ONE OF THE BIG TAKEAWAYS from the coronavirus pandemic so far has been that the virus has exposed racial inequities in society, with the impact falling hardest on blacks and Hispanics, who tend to live crowded together in poorer communities and work at jobs that require them to leave their homes and ride public transit.

But new, updated information released by the Baker administration suggests that impact may not be as great as previously thought. Blacks and Hispanics in Massachusetts appear to be contracting COVID-19 at higher rates than their population numbers would suggest, but their death rates from the virus are below what could be expected, according to the updated information.

Part of the problem in analyzing the racial impact of COVID-19 has been big gaps in the state’s demographic data. As of Saturday, the racial breakdown of COVID-19 cases and deaths had a large percentage of victims whose race was unknown or missing – 41.2 percent missing for deaths and 39.1 percent for cases.

On Sunday, however, the percentage of unknowns for deaths plummeted to 2.1 percent while dipping slightly to 36.3 percent for cases. State officials said the dramatic decline in the racial makeup of those who died occurred because staff from the Department of Public Health cross-checked cases using death certificates and vital records to determine the race and ethnicity of people who died from COVID-19.

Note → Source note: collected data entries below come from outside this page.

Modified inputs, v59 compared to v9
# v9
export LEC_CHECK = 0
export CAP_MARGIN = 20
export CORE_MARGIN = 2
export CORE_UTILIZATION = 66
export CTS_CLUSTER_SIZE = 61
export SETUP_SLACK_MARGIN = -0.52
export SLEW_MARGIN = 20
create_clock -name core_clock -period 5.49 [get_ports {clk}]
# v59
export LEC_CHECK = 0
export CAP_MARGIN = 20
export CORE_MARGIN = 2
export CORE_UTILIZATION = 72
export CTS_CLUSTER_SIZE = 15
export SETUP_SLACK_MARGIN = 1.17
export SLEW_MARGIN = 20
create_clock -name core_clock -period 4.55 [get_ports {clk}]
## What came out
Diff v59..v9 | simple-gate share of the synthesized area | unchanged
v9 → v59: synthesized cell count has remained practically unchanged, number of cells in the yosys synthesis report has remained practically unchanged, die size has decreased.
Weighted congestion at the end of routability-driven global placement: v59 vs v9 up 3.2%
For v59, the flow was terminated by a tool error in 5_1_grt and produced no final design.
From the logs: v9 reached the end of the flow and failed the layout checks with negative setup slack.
==> flow/design.v (excerpt) <==
module apollo_top(
	input clk,
   input rst_n,
	input rs232_rx,	 
	output rs232_tx,	 
	input[7:0] in_ad_data,
	output out_ad_clk,
	output Sftclk,
	output Lchclk,
	output SDout,
	output test1,
	output test2
    );
wire[7:0] tx_in;
wire tx_write;
wire[7:0] rx_out;
wire rx_over;
my_uart	uart(	.clk(clk),
					.rst_n(rst_n),
					.rs232_rx(rs232_rx),
					.rs232_tx(rs232_tx),
					.tx_in(tx_in),
					.tx_write(tx_write),
					.rx_out(rx_out),
					.rx_over(rx_over)
					);
wire[7:0] recv_in;
wire recv_write;
wire recv_en;
wire recv_rst;
wire [7:0] scode;
wire scode_rdy;
wire [7:0] level;
controller controller(	.clk(clk),
								.rst_n(rst_n),
								.rx_out(rx_out),
								.rx_over(rx_over),
								.recv_in(recv_in),
								.recv_write(recv_write),
								.tx_in(tx_in),
								.tx_write(tx_write),
								.recv_ce(recv_en),
								.recv_rst(recv_rst),
								.scode(scode),
								.scode_rdy(scode_rdy),
								.level(level)
								);
segment_driver segment(	.clk(clk),
								.rst_n(rst_n),
								.bin({2'b00, scode}),
								.refresh(scode_rdy),
								.Sftclk(Sftclk),
								.Lchclk(Lchclk),
								.SDout(SDout));
wire[7:0] ad_data_in;
wire ad_data_rdy;
wire recv_rst_n = rst_n & recv_rst;
ad_driver ad_driver(	.clk(clk),
							.ce(recv_en),
							.rst_n(recv_rst_n),
							.din(in_ad_data),
							.clk_out(out_ad_clk),
							.dout(ad_data_in),
							.ready(ad_data_rdy));
receiver receiver(	.clk(clk),
							.ce(recv_en),
							.rst_n(recv_rst_n),
							.level(level),
  ...
Size in the first run: roughly 4400 cells after synthesis, about 1400 flip-flops, about 18 I/O pins, about 57000 sq um of cells after synthesis.
clock: 4.41 ns
lec_check: 0
cap_margin: 20
core_margin: 2
core_utilization: 72
cts_cluster_size: 51
place_density_lb_addon: 0.0
setup_slack_margin: 1.31
slew_margin: 20
run.sh (not shown) runs the stock make flow with config.mk's settings and CLKGATE_MAP_FILE=.
The starting point completed without violations.
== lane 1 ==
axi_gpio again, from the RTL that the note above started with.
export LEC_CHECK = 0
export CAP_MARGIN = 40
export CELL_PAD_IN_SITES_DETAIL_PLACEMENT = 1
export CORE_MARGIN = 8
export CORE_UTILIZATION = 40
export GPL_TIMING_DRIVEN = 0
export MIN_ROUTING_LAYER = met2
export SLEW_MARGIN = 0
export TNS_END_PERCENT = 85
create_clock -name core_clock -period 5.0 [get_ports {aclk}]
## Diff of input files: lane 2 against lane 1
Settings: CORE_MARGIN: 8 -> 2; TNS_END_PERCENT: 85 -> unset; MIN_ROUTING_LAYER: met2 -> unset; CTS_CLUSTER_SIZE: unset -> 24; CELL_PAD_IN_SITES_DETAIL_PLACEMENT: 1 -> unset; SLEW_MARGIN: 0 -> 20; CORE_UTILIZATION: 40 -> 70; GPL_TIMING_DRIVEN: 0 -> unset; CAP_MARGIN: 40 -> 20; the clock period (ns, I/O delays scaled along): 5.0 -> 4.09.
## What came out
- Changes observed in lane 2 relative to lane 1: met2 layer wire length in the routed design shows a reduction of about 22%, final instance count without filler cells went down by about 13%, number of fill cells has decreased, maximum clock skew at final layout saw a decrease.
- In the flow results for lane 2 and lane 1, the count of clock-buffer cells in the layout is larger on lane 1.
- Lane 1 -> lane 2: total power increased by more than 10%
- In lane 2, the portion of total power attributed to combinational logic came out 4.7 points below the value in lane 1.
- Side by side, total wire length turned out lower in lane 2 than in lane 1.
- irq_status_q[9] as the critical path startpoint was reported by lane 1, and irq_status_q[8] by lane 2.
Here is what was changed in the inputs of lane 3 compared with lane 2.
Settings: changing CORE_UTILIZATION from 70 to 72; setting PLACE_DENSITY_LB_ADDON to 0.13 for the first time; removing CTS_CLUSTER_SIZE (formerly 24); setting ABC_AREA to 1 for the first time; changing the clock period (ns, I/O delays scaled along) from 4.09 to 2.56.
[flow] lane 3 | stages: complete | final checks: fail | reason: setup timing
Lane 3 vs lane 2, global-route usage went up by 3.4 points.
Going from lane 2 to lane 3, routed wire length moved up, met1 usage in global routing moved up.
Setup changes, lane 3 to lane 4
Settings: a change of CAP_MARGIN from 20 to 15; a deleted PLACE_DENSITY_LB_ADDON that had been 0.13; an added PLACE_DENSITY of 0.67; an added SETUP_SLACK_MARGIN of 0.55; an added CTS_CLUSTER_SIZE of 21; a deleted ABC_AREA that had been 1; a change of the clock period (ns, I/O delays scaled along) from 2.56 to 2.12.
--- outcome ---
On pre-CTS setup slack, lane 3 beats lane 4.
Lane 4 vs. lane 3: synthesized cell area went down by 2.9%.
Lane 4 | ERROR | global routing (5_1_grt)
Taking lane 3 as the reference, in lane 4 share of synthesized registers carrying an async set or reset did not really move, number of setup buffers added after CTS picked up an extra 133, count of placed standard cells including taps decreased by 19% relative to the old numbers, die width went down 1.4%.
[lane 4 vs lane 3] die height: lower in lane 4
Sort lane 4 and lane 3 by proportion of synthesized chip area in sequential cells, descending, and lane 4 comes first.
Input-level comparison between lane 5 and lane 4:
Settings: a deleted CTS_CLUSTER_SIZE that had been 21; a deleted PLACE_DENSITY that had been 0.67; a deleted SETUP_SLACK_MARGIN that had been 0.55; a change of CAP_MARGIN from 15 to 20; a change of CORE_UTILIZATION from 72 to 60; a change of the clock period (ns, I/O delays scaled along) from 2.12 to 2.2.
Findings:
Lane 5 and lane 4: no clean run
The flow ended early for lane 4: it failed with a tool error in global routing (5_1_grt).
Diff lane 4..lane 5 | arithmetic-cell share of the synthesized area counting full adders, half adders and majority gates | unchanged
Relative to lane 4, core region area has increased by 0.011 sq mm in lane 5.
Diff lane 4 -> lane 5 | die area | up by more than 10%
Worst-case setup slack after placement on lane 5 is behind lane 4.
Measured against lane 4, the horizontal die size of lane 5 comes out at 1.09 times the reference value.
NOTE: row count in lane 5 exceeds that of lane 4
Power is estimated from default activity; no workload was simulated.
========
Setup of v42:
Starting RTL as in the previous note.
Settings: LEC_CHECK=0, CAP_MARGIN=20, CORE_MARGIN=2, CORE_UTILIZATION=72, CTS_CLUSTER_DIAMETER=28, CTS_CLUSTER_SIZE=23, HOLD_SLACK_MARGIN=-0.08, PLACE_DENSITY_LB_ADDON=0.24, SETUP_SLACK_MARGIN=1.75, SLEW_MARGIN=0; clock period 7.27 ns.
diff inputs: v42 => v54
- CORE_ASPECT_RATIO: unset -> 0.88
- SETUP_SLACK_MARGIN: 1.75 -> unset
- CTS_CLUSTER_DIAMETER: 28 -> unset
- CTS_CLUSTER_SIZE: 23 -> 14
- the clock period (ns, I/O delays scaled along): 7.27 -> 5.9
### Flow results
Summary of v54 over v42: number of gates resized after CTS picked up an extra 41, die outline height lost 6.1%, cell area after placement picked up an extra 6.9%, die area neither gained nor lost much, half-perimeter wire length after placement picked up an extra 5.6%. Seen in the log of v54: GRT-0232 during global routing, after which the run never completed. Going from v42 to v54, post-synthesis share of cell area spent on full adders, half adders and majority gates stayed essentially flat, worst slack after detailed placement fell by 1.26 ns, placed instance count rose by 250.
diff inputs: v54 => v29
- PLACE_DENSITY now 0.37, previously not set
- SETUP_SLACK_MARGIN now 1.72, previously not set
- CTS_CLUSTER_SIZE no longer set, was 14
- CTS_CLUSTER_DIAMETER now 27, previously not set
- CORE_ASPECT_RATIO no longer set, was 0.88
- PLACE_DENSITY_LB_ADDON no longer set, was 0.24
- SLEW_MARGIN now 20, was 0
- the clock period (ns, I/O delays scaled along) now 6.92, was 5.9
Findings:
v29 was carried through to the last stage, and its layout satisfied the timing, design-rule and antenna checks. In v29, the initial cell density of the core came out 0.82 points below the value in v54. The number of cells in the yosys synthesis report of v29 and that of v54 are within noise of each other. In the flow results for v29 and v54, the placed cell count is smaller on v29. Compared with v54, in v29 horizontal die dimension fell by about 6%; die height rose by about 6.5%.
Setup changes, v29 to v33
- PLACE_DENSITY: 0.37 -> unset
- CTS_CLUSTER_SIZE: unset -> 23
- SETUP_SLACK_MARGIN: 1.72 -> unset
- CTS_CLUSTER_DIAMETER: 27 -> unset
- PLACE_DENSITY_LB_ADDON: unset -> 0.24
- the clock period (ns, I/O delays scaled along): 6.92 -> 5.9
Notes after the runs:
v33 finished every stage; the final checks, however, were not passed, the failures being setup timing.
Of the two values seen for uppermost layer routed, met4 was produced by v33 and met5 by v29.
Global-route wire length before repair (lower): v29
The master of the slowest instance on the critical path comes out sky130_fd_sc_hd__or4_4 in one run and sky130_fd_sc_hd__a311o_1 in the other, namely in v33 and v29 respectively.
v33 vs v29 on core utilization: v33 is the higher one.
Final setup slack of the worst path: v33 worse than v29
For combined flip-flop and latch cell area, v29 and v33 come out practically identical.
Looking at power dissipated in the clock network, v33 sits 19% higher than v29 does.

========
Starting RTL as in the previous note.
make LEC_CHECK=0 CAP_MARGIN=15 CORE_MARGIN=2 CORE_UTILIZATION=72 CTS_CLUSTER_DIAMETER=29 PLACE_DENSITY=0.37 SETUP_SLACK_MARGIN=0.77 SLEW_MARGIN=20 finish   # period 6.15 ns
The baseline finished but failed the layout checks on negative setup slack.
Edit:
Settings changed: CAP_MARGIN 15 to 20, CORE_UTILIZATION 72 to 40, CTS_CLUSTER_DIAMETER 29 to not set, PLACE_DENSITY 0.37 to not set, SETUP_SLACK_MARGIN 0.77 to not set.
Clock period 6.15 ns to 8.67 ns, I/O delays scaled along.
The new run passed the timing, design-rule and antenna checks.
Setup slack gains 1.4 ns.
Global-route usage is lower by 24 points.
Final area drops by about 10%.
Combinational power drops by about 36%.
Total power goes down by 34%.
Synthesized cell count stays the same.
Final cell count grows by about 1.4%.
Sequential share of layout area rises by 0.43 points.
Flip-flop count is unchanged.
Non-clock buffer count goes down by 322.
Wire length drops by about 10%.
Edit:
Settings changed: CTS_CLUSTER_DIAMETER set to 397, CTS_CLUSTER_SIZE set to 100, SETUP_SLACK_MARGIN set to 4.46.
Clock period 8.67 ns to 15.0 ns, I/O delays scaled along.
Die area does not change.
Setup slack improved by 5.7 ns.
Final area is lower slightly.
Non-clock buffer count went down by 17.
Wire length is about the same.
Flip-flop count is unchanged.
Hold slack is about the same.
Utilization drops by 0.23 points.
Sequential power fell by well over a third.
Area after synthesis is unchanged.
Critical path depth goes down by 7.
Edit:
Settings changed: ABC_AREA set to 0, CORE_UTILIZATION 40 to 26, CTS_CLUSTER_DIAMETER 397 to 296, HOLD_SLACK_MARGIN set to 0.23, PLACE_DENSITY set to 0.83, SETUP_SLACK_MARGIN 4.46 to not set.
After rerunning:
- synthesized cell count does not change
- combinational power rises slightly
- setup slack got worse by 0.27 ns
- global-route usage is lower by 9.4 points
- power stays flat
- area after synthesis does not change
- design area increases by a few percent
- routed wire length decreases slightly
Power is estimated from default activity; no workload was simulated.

The available evidence for cases continues to suggest that the impact falls disproportionately on blacks and Hispanics. Census data indicate Hispanics account for 12.3 percent of the state’s population, but the state’s COVID dashboard on Monday indicated Hispanics account for 18.6 percent of cases. Blacks account for 8.9 percent of the state’s population, and 9.3 percent of the cases.

Yet that disproportionate impact with cases disappears with the new, more complete death data. Hispanics account for just 6.7 percent of COVID-19 deaths, well below what their population numbers would suggest, and blacks account for 8.3 percent.

Whites, who represent 71.4 percent of the state’s population, account for 29 percent of cases and 73.3 percent of deaths.

Asians are the most surprising demographic of all. They represent 7.1 percent of the state’s population, but only 2 percent of COVID-19 cases and 2.6 percent of deaths.

Baker administration officials released the information on Sunday with no fanfare and on Monday declined to comment on what the discrepancy between demographic data on cases and deaths means.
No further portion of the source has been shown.